EC: You're talking about things happening at a pretty high level with the names that you're talking about. But it all starts in the communities of the North. It starts in the families. Sustainable goals are not going to be achieved unless they start right in every individual family in the Canadian Arctic and building out. So I kind of see we need to put those sustainable goals out there as real goals, identifiable goals. Whenever anyone at any level makes a decision, he or she is asking, "Is this decision, do I turn left, do I turn right, which decision takes me closer to those sustainable goals?" or which at another level may say, "Which decision takes me to a better showing in the stock market or does it help level the grounds that my granddaughter must cross?" Because the sustainable goals are not just our goals, they're goals that have to be instilled in the children and the generations, because this is a long-term game, and it's serious.
GW: Exactly. You know what worries me is that there are decisions made today this year, next year, that will make that future hard to come by. I think that kind of a good rule of thumb is if you're faced with a decision, if it doesn't help bend the emissions curve by 2020, then that's not the right decision. I would say that to my own family, but I would also say that to world leaders like Prime Minister Trudeau. I have to say as a Canadian, as a social scientist working on climate change, I was pretty shocked to see the decision on the Kinder Morgan pipeline as a new purchase by the government of Canada. I think that's not a decision that would help bend the emissions curve by 2020. Wearing my Arctic change and global risk hat, I would then say that that is the wrong decision. It certainly makes short-term economic sense for Canada perhaps, but it is not a decision that makes sense for the rest of the world.
EC: Well, that's true. These decisions have to be based on the long-game. Otherwise, the consequences will mount up. You can make these little tiny decisions, and cut corners, and compromises, but they add up, and they will always come back. So a clear path, a steady path at this time is quite urgently needed.
I think we need to infuse a bit of morality into this question of global change, of Arctic change, of the risk to the future.
Eddy Carmack
GW: What gives you hope, Eddy?
EC: I think it's instilled in me to be optimistic. I think we can solve these problems. They're incredibly complicated because there's so many world leaders now who are doing everything they can to upend global sustainability goals and send them to the garbage can because short-term power, political and economic gains are more important to them, and they're gaining traction. That is a fearsome thing to my mind.

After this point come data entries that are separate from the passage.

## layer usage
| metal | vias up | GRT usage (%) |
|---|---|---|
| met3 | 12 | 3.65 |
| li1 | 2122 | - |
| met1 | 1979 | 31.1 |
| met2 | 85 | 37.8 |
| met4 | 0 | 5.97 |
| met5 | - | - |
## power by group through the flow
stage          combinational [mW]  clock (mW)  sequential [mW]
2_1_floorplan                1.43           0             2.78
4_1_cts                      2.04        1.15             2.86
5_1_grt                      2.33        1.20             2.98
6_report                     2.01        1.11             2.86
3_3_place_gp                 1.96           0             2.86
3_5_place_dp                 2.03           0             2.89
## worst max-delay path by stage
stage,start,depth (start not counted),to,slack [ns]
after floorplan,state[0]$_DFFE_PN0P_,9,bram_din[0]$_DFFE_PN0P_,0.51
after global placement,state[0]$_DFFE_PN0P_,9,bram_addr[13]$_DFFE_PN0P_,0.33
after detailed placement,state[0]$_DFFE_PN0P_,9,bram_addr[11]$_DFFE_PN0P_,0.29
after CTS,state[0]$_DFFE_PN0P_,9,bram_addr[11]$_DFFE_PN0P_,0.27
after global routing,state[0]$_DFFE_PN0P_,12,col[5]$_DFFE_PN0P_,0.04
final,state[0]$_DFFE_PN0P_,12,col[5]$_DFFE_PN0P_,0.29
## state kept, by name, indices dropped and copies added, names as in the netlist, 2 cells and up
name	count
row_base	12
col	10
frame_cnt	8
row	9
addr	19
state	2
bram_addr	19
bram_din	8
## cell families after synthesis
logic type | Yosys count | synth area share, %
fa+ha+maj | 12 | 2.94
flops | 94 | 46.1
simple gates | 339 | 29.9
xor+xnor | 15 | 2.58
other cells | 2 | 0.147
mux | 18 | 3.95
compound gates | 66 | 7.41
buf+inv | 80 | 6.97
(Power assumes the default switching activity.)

So I think we need to infuse a bit of morality into this question of global change, of Arctic change, of the risk to the future. Its first impact may not be the complete eradication of life as we know it through the massive extinction. I've talked a little bit about the threat of extinction, and that we're making the oceans more acidic, and the Arctic is a prime site for that process. We're drawing oxygen out of the oceans at an alarming rate. That's because the warming, the doubling of temperature, more or less quadruples the drawdown of oxygen by bacteria. There's large areas of the ocean that are already hypoxic, as they say, with oxygen levels really too low for fish to swim around in.
So these are concerns, but I think the first casualty of ocean change, Arctic change, is going to be the economic structure. When you saw the damage that just a little old collapse in the stock market in 2008 could do to the world order, and how the ramifications are still resounding as we see demagogues sprouting up everywhere, capitalizing on the fear and the mistrust that was created during that event. I think the economic system is definitely vulnerable to the changes that we're seeing in systems globally, and the Arctic is a huge player in this, and it could be an important point of pressure to the global system.